The Rise and Fall of Stalin's Atlantis

In the 1950s, Soviet engineers built a massive city in the Caspian Sea off the coast of Azerbaijan. It was a network of oil platforms linked by hundreds of kilometers of roads and housing 5,000 workers, with a cinema, a park and apartment blocks. Gradually disintegrating but still closely guarded… Neft Dashlari, far out in the Caspian Sea. … In Neft Dashlari's heyday, some 2,000 drilling platforms were spread in a 30-kilometer circle, joined by a network of bridge viaducts spanning 300 kilometers. Trucks thundered across the bridges and eight-story apartment blocks were built for the 5,000 workers who sometimes spent weeks on Neft Dashlari.

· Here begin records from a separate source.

<file path="src/rtl/ahb_apb3_bridge_pkg.sv">
// Shared types and encodings for the AHB-Lite to APB3 bridge.
// Holds the bridge state enum, HTRANS/HRESP codes and small helpers.
package ahb_apb3_bridge_pkg;

  // state     | meaning
  // ST_IDLE   | no transfer in flight, zero-wait OKAY to the AHB side
  // ST_LATCH  | address/control latched, write data captured this cycle
  // ST_SETUP  | APB setup phase, PSEL[slot]=1, PENABLE=0
  // ST_ACCESS | APB access phase, waiting for PREADY[slot]
  // ST_ERR1   | first ERROR response cycle, HREADYOUT=0
  // ST_ERR2   | second ERROR response cycle, HREADYOUT=1, may accept
  typedef enum logic [2:0] {
    ST_IDLE   = 3'd0,
    ST_LATCH  = 3'd1,
    ST_SETUP  = 3'd2,
    ST_ACCESS = 3'd3,
    ST_ERR1   = 3'd4,
    ST_ERR2   = 3'd5
  } bridge_state_e;

  localparam logic [1:0] HTRANS_IDLE   = 2'b00;
  localparam logic [1:0] HTRANS_BUSY   = 2'b01;
  localparam logic [1:0] HTRANS_NONSEQ = 2'b10;
  localparam logic [1:0] HTRANS_SEQ    = 2'b11;

  localparam logic [1:0] HRESP_OKAY  = 2'b00;
  localparam logic [1:0] HRESP_ERROR = 2'b01;

  // Slot index width; a single-slot bridge still carries a 1-bit index.
  function automatic int slot_width(input int nslots);
    return (nslots > 1) ? $clog2(nslots) : 1;
  endfunction

  // NONSEQ and SEQ start real transfers; IDLE and BUSY never do.
  function automatic logic htrans_active(input logic [1:0] htrans);
    logic active;
    active = 1'b0;
    case (htrans)
      HTRANS_NONSEQ, HTRANS_SEQ: active = 1'b1;
      HTRANS_IDLE, HTRANS_BUSY:  active = 1'b0;
    endcase
    return active;
  endfunction

endpackage

</file>
<file path="src/rtl/ahb_apb3_bridge_nx_apb_slot_mux.sv">
// Per-slot APB3 return selector: picks PRDATA/PREADY/PSLVERR of the
// currently addressed slot; all other slots are ignored.
module apb_slot_mux
  import ahb_apb3_bridge_pkg::*;
#(
  parameter int NSLOTS = 16,
  parameter int SLOT_W = slot_width(NSLOTS)
) (
  input  logic [SLOT_W-1:0]      slot_i,
  input  logic [32*NSLOTS-1:0]   prdata_i,
  input  logic [NSLOTS-1:0]      pready_i,
  input  logic [NSLOTS-1:0]      pslverr_i,
  output logic [31:0]            prdata_o,
  output logic                   pready_o,
  output logic                   pslverr_o
);

  // Combinational slot select.
  always_comb begin
    prdata_o  = '0;
    pready_o  = 1'b0;
    pslverr_o = 1'b0;
    for (int k = 0; k < NSLOTS; k++) begin
      if (int'(slot_i) == k) begin
        prdata_o  = prdata_i[32*k +: 32];
        pready_o  = pready_i[k];
        pslverr_o = pslverr_i[k];
      end
    end
  end

endmodule

</file>
<file path="src/rtl/ahb_apb3_bridge_nx.sv">
// AHB-Lite slave to APB3 master bridge with up to 16 one-hot APB slots.
// Optional PREADY timeout: define BRIDGE_PTIMEOUT_EN to abort an ACCESS
// phase with an ERROR response after TIMEOUT wait cycles.
//
// state     | meaning
// ST_IDLE   | ready for a transfer, zero-wait OKAY
// ST_LATCH  | address latched, HWDATA captured on writes
// ST_SETUP  | APB setup phase
// ST_ACCESS | APB access phase, waits for PREADY[slot]
// ST_ERR1   | ERROR response, first cycle (HREADYOUT=0)
// ST_ERR2   | ERROR response, second cycle (HREADYOUT=1)
module ahb_apb3_bridge_nx
  import ahb_apb3_bridge_pkg::*;
#(
  parameter int ADDR_W   = 24,
  parameter int NSLOTS   = 16,
  parameter int SLOT_LSB = 20,
  parameter int TIMEOUT  = 255
) (
  input  logic                  HCLK,
  input  logic                  HRESETN,
  input  logic                  HSEL,
  input  logic [ADDR_W-1:0]     HADDR,
  input  logic [1:0]            HTRANS,
  input  logic                  HWRITE,
  input  logic [31:0]           HWDATA,
  input  logic                  HREADY,
  output logic [31:0]           HRDATA,
  output logic                  HREADYOUT,
  output logic [1:0]            HRESP,
  output logic [ADDR_W-1:0]     PADDR,
  output logic [NSLOTS-1:0]     PSEL,
  output logic                  PENABLE,
  output logic                  PWRITE,
  output logic [31:0]           PWDATA,
  input  logic [32*NSLOTS-1:0]  PRDATA,
  input  logic [NSLOTS-1:0]     PREADY,
  input  logic [NSLOTS-1:0]     PSLVERR
);

  localparam int SLOT_W = slot_width(NSLOTS);

  generate
    if (ADDR_W < 12 || ADDR_W > 32 || NSLOTS < 1 || NSLOTS > 16 ||
        (NSLOTS & (NSLOTS - 1)) != 0 || TIMEOUT < 1 || TIMEOUT > 255 ||
        (NSLOTS > 1 && SLOT_LSB + $clog2(NSLOTS) > ADDR_W)) begin : g_bad_param
      $error("ahb_apb3_bridge_nx: illegal parameter combination");
    end
  endgenerate

  bridge_state_e         state_q;
  logic [SLOT_W-1:0]     slot_q;
  logic [ADDR_W-1:0]     paddr_q;
  logic [NSLOTS-1:0]     psel_q;
  logic                  penable_q;
  logic                  pwrite_q;
  logic [31:0]           pwdata_q;
  logic [31:0]           hrdata_q;
  logic                  hreadyout_q;
  logic [1:0]            hresp_q;

`ifdef BRIDGE_PTIMEOUT_EN
  localparam logic [7:0] TIMEOUT_CNT = 8'(TIMEOUT);
  logic [7:0]            tmo_cnt_q;
`endif

  logic [SLOT_W-1:0]     haddr_slot;
  logic [NSLOTS-1:0]     slot_onehot;
  logic                  accept;
  logic [31:0]           sel_prdata;
  logic                  sel_pready;
  logic                  sel_pslverr;

  generate
    if (NSLOTS > 1) begin : g_slot
      assign haddr_slot = HADDR[SLOT_LSB +: SLOT_W];
    end else begin : g_noslot
      assign haddr_slot = '0;
    end
  endgenerate

  assign accept = HSEL & HREADY & htrans_active(HTRANS);

  // One-hot PSEL pattern for the latched slot.
  always_comb begin
    slot_onehot = '0;
    for (int k = 0; k < NSLOTS; k++) begin
      if (int'(slot_q) == k) slot_onehot[k] = 1'b1;
    end
  end

  apb_slot_mux #(
    .NSLOTS (NSLOTS),
    .SLOT_W (SLOT_W)
  ) u_slot_mux (
    .slot_i    (slot_q),
    .prdata_i  (PRDATA),
    .pready_i  (PREADY),
    .pslverr_i (PSLVERR),
    .prdata_o  (sel_prdata),
    .pready_o  (sel_pready),
    .pslverr_o (sel_pslverr)
  );

  // Bridge FSM; every output is a register updated on the state transition.
  always_ff @(posedge HCLK or negedge HRESETN) begin
    if (!HRESETN) begin
      state_q     <= ST_IDLE;
      slot_q      <= '0;
      paddr_q     <= '0;
      psel_q      <= '0;
      penable_q   <= 1'b0;
      pwrite_q    <= 1'b0;
      pwdata_q    <= '0;
      hrdata_q    <= '0;
      hreadyout_q <= 1'b1;
      hresp_q     <= HRESP_OKAY;
`ifdef BRIDGE_PTIMEOUT_EN
      tmo_cnt_q   <= '0;
`endif
    end else begin
      case (state_q)
        ST_IDLE, ST_ERR2: begin
          hresp_q <= HRESP_OKAY;
          if (accept) begin
            state_q     <= ST_LATCH;
            hreadyout_q <= 1'b0;
            paddr_q     <= HADDR;
            pwrite_q    <= HWRITE;
            slot_q      <= haddr_slot;
          end else begin
            state_q     <= ST_IDLE;
            hreadyout_q <= 1'b1;
          end
        end
        ST_LATCH: begin
          state_q <= ST_SETUP;
          psel_q  <= slot_onehot;
          if (pwrite_q) pwdata_q <= HWDATA;
        end
        ST_SETUP: begin
          state_q   <= ST_ACCESS;
          penable_q <= 1'b1;
`ifdef BRIDGE_PTIMEOUT_EN
          tmo_cnt_q <= '0;
`endif
        end
        ST_ACCESS: begin
          if (sel_pready) begin
            psel_q    <= '0;
            penable_q <= 1'b0;
            if (sel_pslverr) begin
              state_q <= ST_ERR1;
              hresp_q <= HRESP_ERROR;
            end else begin
              state_q     <= ST_IDLE;
              hreadyout_q <= 1'b1;
              if (!pwrite_q) hrdata_q <= sel_prdata;
            end
          end
`ifdef BRIDGE_PTIMEOUT_EN
          else if (tmo_cnt_q + 8'd1 == TIMEOUT_CNT) begin
            state_q   <= ST_ERR1;
            psel_q    <= '0;
            penable_q <= 1'b0;
            hresp_q   <= HRESP_ERROR;
          end else begin
            tmo_cnt_q <= tmo_cnt_q + 8'd1;
          end
`endif
        end
        ST_ERR1: begin
          state_q     <= ST_ERR2;
          hreadyout_q <= 1'b1;
        end
        default: begin
          state_q     <= ST_IDLE;
          psel_q      <= '0;
          penable_q   <= 1'b0;
          hreadyout_q <= 1'b1;
          hresp_q     <= HRESP_OKAY;
        end
      endcase
    end
  end

  assign HRDATA    = hrdata_q;
  assign HREADYOUT = hreadyout_q;
  assign HRESP     = hresp_q;
  assign PADDR     = paddr_q;
  assign PSEL      = psel_q;
  assign PENABLE   = penable_q;
  assign PWRITE    = pwrite_q;
  assign PWDATA    = pwdata_q;

endmodule

</file>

The voyage back to the mainland could take anything between six and twelve hours, depending on the type of ship. The island had its own beverage factory, soccer pitch, library, bakery, laundry, 300-seat cinema, bathhouse, vegetable garden and even a tree-lined park for which the soil was brought from the mainland. … most of the rigs are now out of use or can't be reached because the bridges leading to them have collapsed. Of the 300 kilometers of roads, only 45 kilometers remain usable, and even they have fallen into disrepair. During a flood a few years ago, many apartments were submerged up to the second story…. In a few decades, rusting steel jutting out of the waves and old seacharts will be all that remain of this gigantic labyrinth in the sea.